**Exercise objective**: Write the entries out exactly, with the final line being the one containing "export SKIP_LAST_GASP = 1".

[Opening Data for analysis section]

===== config.mk =====
export PLATFORM = sky130hd
export DESIGN_NAME = gray_converter_top
export DESIGN_NICKNAME = d
export VERILOG_FILES = /design/src/design/gray_conv_pkg.sv /design/src/design/gray_converter_top.sv /design/src/design/word_store.sv /design/src/design/slice_engine.sv /design/src/design/conv_ctrl.sv
export SDC_FILE = /design/constraint.sdc
export NUM_CORES = 1
export LEC_CHECK = 0
export BUFFER_PORTS_ARGS = -buffer_cell sky130_fd_sc_hd__buf_2
export CORE_ASPECT_RATIO = 1.1
export CORE_MARGIN = 8
export CORE_UTILIZATION = 49
export DETAILED_ROUTE_END_ITERATION = 6
export GPL_TIMING_DRIVEN = 0
export PLACE_DENSITY = 0.77
export SKIP_LAST_GASP = 1
export SLEW_MARGIN = 20
export SYNTH_ARGS = -nofsm -noshare
export SYNTH_HDL_FRONTEND = slang
export SYNTH_HIERARCHICAL = 1
export SYNTH_SLANG_ARGS = --single-unit

===== constraint.sdc =====
create_clock -name clk -period 5.55 [get_ports clk]
set_input_delay 0.8325 -clock clk [delete_from_list [all_inputs] [get_ports clk]]
set_output_delay 0.8325 -clock clk [all_outputs]
set_load 0.02 [all_outputs]

===== src/design/gray_conv_pkg.sv =====
package gray_conv_pkg;

    // datapath geometry
    localparam int WORD_W     = 128;
    localparam int SLICE_W    = 8;
    localparam int NUM_ROUNDS = WORD_W / SLICE_W;     // 16 rounds per word
    localparam int ROUND_W    = $clog2(NUM_ROUNDS);   // round counter and slice index

    // conversion direction, sampled on an accepted start
    typedef enum logic {
        MODE_BIN_TO_GRAY = 1'b0,
        MODE_GRAY_TO_BIN = 1'b1
    } conv_mode_e;

    // controller states, one converting state per direction
    typedef enum logic [1:0] {
        ST_IDLE        = 2'd0,
        ST_BIN_TO_GRAY = 2'd1,
        ST_GRAY_TO_BIN = 2'd2
    } conv_state_e;

endpackage

===== src/design/gray_converter_top.sv =====
`timescale 1ns/1ps

module gray_converter_top (
    input  logic                             clk,
    input  logic                             rst,
    input  logic                             enable,
    input  logic                             converter_start,
    input  gray_conv_pkg::conv_mode_e        mode,
    input  logic [gray_conv_pkg::WORD_W-1:0] data_in,
    output logic [gray_conv_pkg::WORD_W-1:0] data_out,
    output logic                             data_out_valid
);
    import gray_conv_pkg::*;

    conv_mode_e         dir;
    logic [ROUND_W-1:0] slice_idx;
    logic               first;
    logic               step;
    logic               last;
    logic [WORD_W-1:0]  src_word;
    logic [SLICE_W-1:0] slice_out;

    conv_ctrl u_ctrl (
        .clk            (clk),
        .rst            (rst),
        .enable         (enable),
        .converter_start(converter_start),
        .mode           (mode),
        .dir            (dir),
        .slice_idx      (slice_idx),
        .first          (first),
        .step           (step),
        .last           (last),
        .data_out_valid (data_out_valid)
    );

    slice_engine u_engine (
        .clk      (clk),
        .rst      (rst),
        .enable   (enable),
        .step     (step),
        .last     (last),
        .dir      (dir),
        .slice_idx(slice_idx),
        .src_word (src_word),
        .slice_out(slice_out)
    );

    word_store u_store (
        .clk      (clk),
        .rst      (rst),
        .enable   (enable),
        .first    (first),
        .step     (step),
        .last     (last),
        .slice_idx(slice_idx),
        .data_in  (data_in),
        .slice_out(slice_out),
        .src_word (src_word),
        .data_out (data_out)
    );

endmodule


===== src/design/word_store.sv =====
`timescale 1ns/1ps

module word_store (
    input  logic                              clk,
    input  logic                              rst,
    input  logic                              enable,
    input  logic                              first,
    input  logic                              step,
    input  logic                              last,
    input  logic [gray_conv_pkg::ROUND_W-1:0] slice_idx,
    input  logic [gray_conv_pkg::WORD_W-1:0]  data_in,
    input  logic [gray_conv_pkg::SLICE_W-1:0] slice_out,
    output logic [gray_conv_pkg::WORD_W-1:0]  src_word,
    output logic [gray_conv_pkg::WORD_W-1:0]  data_out
);
    import gray_conv_pkg::*;

    logic [WORD_W-1:0] word_q;
    logic [WORD_W-1:0] next_word;

    assign src_word = first ? data_in : word_q; // round 0 reads the input directly

    // untouched slices pass through, the converted one is patched in
    always_comb begin
        next_word = src_word;
        next_word[slice_idx*SLICE_W +: SLICE_W] = slice_out;
    end

    always_ff @(posedge clk or posedge rst) begin
        if (rst) begin
            word_q <= '0;
        end else if (enable) begin
            if (last) begin
                word_q <= '0;
            end else if (step) begin
                word_q <= next_word;
            end
        end
    end

    assign data_out = last ? next_word : '0;

endmodule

[Closing Data for analysis section]

**Solution to the problem**:
===== config.mk =====
export PLATFORM = sky130hd
export DESIGN_NAME = gray_converter_top
export DESIGN_NICKNAME = d
export VERILOG_FILES = /design/src/design/gray_conv_pkg.sv /design/src/design/gray_converter_top.sv /design/src/design/word_store.sv /design/src/design/slice_engine.sv /design/src/design/conv_ctrl.sv
export SDC_FILE = /design/constraint.sdc
export NUM_CORES = 1
export LEC_CHECK = 0
export BUFFER_PORTS_ARGS = -buffer_cell sky130_fd_sc_hd__buf_2
export CORE_ASPECT_RATIO = 1.1
export CORE_MARGIN = 8
export CORE_UTILIZATION = 49
export DETAILED_ROUTE_END_ITERATION = 6
export GPL_TIMING_DRIVEN = 0
export PLACE_DENSITY = 0.77
export SKIP_LAST_GASP = 1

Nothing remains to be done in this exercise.